Start of Block
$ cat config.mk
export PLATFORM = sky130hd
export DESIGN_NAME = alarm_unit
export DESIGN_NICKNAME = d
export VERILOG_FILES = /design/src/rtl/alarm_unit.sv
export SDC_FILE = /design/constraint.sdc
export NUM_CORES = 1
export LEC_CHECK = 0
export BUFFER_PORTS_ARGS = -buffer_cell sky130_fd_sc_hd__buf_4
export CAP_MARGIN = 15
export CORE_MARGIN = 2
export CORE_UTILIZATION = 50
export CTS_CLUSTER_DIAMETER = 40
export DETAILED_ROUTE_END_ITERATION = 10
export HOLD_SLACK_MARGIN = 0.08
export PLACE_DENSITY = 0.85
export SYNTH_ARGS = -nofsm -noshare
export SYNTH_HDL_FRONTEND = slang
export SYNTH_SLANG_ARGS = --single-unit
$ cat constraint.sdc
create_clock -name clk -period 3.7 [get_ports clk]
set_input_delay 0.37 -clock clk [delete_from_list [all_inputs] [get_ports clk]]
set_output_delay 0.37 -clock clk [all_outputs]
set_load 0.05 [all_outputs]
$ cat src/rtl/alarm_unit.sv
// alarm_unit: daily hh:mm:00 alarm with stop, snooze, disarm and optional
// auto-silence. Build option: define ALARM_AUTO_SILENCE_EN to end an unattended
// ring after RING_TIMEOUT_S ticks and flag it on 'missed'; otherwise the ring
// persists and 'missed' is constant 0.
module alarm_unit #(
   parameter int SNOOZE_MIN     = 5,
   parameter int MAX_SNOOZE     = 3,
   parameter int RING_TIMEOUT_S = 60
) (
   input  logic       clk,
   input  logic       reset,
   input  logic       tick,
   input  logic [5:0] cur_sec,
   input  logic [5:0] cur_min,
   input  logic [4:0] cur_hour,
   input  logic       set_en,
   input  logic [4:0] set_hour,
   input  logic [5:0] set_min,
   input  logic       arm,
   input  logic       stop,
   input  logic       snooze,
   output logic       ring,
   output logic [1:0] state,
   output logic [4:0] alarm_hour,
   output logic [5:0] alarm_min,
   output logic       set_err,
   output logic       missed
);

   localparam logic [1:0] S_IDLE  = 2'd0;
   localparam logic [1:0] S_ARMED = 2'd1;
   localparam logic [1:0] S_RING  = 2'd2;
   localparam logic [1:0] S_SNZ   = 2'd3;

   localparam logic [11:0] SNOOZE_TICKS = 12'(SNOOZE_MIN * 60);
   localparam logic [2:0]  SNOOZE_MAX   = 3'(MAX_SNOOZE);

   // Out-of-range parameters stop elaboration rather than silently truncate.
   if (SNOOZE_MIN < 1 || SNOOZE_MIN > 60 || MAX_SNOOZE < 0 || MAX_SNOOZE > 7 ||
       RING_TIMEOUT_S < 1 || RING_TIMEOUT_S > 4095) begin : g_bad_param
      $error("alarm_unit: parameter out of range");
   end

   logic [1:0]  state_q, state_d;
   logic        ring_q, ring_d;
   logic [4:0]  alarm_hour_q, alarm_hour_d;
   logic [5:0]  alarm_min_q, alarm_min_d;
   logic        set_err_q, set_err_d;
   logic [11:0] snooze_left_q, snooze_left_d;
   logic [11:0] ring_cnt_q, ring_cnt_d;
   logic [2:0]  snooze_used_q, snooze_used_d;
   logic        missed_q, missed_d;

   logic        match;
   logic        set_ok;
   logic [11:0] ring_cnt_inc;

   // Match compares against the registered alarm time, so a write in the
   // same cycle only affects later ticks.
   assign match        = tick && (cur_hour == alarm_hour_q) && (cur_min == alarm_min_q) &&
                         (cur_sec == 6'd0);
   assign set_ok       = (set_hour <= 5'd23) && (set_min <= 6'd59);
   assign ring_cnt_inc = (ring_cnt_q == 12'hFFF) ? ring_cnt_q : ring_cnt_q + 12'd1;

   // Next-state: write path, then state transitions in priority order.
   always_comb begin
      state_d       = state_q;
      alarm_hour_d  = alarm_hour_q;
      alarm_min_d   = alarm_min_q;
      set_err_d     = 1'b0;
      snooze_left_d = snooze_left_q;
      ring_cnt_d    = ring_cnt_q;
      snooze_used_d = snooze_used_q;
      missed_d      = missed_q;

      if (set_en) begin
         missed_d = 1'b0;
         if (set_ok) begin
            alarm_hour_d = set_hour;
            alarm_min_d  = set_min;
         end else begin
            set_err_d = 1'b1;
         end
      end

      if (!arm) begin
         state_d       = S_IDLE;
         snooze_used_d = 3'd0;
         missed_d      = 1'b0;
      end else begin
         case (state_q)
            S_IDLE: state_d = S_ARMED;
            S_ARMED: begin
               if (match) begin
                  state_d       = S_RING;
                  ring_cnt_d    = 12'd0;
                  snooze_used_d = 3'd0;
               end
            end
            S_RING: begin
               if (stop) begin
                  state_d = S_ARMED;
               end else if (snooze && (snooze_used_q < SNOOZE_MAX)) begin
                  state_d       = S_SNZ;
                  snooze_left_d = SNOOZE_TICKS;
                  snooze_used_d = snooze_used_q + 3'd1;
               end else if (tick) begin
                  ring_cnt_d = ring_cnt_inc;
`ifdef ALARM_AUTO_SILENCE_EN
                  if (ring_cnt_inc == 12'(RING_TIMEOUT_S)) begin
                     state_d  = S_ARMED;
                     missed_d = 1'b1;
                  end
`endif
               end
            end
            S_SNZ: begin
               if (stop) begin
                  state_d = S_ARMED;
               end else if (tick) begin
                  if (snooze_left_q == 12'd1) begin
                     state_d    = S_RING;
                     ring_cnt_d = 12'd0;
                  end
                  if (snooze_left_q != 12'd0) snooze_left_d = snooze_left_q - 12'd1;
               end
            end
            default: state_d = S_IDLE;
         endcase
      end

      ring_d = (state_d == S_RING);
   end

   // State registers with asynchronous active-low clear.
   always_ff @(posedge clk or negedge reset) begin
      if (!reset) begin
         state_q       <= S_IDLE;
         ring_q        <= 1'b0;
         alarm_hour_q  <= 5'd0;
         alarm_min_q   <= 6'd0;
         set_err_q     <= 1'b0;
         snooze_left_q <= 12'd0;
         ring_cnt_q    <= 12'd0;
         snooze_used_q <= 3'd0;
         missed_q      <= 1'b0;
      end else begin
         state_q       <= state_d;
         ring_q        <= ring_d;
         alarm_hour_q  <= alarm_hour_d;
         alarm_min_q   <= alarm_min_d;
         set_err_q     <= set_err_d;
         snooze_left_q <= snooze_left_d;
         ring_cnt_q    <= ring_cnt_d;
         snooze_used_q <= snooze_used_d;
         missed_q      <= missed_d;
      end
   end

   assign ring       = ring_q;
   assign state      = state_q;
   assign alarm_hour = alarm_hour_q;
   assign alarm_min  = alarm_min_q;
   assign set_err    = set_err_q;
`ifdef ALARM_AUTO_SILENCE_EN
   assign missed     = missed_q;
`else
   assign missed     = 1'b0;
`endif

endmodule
End of Block
Start of Block
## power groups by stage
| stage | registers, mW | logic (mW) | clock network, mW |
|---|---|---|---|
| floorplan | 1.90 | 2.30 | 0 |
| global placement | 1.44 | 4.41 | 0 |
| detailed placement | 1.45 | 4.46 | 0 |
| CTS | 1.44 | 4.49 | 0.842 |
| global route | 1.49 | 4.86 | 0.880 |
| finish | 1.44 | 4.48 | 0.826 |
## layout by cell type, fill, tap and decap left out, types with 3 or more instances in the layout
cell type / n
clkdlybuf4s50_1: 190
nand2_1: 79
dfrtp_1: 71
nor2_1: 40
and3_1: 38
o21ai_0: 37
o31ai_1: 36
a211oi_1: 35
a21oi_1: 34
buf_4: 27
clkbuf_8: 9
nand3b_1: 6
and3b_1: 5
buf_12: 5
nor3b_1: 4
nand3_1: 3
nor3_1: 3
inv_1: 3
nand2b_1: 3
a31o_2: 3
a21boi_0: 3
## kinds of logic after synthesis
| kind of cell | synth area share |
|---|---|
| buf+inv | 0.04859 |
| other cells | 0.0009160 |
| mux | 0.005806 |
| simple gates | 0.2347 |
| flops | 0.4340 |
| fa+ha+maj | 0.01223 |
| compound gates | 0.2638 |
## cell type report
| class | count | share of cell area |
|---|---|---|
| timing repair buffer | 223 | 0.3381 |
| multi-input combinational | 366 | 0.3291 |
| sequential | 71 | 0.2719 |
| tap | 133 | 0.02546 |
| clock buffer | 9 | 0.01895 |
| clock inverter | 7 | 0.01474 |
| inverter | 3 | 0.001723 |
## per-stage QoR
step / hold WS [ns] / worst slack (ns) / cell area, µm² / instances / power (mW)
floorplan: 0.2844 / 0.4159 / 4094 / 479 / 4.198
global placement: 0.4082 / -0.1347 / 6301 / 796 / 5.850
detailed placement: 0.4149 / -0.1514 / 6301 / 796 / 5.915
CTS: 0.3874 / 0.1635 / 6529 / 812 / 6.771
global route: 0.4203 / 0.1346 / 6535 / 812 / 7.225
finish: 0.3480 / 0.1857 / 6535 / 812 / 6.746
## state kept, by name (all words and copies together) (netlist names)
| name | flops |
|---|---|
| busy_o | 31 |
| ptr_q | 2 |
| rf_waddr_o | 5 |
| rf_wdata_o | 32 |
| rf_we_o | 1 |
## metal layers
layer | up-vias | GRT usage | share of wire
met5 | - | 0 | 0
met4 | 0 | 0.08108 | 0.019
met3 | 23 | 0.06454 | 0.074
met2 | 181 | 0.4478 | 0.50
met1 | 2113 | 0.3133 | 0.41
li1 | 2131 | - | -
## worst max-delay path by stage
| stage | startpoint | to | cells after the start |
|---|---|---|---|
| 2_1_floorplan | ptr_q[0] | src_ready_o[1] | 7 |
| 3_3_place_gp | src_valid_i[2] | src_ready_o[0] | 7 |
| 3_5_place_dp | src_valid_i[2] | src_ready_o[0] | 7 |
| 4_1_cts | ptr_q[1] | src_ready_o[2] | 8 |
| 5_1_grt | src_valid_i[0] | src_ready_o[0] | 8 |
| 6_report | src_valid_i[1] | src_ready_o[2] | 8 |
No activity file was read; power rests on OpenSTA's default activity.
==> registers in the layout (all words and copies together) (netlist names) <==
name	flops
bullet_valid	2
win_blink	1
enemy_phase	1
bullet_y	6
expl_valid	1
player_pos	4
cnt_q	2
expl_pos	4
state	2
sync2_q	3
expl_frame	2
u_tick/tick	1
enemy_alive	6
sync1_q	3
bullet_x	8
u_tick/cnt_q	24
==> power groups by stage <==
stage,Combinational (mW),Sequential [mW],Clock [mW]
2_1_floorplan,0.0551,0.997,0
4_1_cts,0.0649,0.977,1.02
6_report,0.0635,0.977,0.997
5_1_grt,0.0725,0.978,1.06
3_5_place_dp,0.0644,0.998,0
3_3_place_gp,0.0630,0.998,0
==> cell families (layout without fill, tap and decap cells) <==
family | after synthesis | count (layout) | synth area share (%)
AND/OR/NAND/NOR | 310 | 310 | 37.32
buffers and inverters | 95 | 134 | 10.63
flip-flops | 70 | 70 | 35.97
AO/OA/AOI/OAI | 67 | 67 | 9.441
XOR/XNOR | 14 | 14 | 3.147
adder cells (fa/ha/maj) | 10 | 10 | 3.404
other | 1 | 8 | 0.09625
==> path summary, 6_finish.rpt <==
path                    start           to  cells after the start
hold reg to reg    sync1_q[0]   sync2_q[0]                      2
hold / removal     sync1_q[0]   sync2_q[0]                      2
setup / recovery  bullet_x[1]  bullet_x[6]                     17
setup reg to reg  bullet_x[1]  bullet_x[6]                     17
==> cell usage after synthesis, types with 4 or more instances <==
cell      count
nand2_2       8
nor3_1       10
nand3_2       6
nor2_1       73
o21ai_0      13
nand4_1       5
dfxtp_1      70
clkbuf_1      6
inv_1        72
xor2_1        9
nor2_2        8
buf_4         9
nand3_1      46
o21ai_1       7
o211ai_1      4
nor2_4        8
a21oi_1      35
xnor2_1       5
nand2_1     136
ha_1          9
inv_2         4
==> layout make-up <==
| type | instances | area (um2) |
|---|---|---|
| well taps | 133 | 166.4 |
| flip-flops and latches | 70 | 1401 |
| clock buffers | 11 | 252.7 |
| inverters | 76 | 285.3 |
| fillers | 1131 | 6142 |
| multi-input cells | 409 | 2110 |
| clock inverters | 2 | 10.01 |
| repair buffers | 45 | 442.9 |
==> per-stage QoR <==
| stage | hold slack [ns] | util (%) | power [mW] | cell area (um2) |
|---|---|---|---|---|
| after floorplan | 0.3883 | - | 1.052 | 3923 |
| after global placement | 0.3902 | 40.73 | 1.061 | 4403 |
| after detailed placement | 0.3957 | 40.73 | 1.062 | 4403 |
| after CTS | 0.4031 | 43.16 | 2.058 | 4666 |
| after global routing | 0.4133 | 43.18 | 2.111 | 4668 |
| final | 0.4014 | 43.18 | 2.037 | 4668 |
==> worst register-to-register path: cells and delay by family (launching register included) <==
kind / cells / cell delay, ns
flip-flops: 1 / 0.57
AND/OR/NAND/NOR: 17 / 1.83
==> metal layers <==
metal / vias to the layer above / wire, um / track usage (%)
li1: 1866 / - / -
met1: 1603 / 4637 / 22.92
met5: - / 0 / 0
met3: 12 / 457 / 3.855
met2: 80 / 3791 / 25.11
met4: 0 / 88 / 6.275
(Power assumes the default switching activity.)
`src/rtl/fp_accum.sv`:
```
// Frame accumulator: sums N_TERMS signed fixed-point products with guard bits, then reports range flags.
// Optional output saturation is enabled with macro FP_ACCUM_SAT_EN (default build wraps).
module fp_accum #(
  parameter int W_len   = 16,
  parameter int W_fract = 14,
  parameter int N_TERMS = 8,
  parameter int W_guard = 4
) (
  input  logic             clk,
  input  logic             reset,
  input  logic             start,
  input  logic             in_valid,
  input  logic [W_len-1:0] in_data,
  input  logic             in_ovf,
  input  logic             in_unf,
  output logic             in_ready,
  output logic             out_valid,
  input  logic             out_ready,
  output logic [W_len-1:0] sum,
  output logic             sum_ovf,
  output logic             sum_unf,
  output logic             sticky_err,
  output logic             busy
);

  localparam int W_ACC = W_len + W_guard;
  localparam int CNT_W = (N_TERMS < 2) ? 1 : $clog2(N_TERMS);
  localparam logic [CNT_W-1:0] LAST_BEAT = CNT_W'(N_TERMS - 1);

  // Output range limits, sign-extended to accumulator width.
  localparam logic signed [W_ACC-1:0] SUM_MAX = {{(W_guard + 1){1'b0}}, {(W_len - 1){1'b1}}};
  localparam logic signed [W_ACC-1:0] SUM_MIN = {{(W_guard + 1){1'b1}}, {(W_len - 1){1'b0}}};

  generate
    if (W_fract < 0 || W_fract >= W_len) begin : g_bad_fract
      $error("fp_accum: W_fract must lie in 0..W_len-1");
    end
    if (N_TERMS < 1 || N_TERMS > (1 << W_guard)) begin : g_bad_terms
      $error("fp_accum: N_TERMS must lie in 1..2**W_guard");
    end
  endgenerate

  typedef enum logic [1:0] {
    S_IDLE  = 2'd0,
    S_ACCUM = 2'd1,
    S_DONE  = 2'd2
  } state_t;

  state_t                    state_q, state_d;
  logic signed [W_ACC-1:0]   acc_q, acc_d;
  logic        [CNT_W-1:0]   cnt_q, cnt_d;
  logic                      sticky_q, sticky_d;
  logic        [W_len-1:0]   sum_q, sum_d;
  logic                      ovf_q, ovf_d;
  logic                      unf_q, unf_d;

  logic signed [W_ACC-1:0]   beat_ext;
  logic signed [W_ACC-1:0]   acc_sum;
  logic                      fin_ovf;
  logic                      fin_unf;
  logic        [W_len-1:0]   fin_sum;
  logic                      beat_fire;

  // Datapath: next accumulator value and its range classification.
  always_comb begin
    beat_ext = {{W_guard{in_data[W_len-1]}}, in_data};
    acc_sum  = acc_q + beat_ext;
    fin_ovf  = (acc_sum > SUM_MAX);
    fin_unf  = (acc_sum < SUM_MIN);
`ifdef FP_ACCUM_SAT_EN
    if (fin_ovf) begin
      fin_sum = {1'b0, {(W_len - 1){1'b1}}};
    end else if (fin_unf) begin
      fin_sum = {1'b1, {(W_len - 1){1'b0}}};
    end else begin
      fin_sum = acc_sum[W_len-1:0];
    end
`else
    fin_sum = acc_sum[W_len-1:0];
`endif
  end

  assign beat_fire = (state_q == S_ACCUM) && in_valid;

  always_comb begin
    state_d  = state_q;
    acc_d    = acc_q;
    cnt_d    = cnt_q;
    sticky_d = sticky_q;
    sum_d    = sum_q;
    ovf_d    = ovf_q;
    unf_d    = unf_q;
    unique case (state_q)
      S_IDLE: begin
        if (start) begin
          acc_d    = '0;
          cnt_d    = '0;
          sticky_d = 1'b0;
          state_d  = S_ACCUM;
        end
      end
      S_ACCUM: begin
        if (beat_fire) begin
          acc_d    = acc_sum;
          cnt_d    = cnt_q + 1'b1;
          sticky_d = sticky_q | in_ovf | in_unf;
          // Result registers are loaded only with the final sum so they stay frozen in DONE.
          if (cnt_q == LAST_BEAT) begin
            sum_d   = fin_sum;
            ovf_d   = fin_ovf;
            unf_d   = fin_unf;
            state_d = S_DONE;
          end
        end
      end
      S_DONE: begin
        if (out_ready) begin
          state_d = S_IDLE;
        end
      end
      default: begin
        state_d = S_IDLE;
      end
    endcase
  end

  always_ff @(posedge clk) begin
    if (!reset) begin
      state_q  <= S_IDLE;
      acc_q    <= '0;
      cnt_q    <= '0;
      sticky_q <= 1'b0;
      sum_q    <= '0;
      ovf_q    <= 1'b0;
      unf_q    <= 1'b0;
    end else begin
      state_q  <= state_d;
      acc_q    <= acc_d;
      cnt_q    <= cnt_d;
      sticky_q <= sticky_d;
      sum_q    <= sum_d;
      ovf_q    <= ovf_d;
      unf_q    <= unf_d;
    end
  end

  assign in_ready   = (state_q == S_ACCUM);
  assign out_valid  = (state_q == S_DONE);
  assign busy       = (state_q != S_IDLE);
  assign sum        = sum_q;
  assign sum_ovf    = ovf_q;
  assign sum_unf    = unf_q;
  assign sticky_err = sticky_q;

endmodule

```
End of Block
Provide the number of lines above containing "usage" and nothing else.

3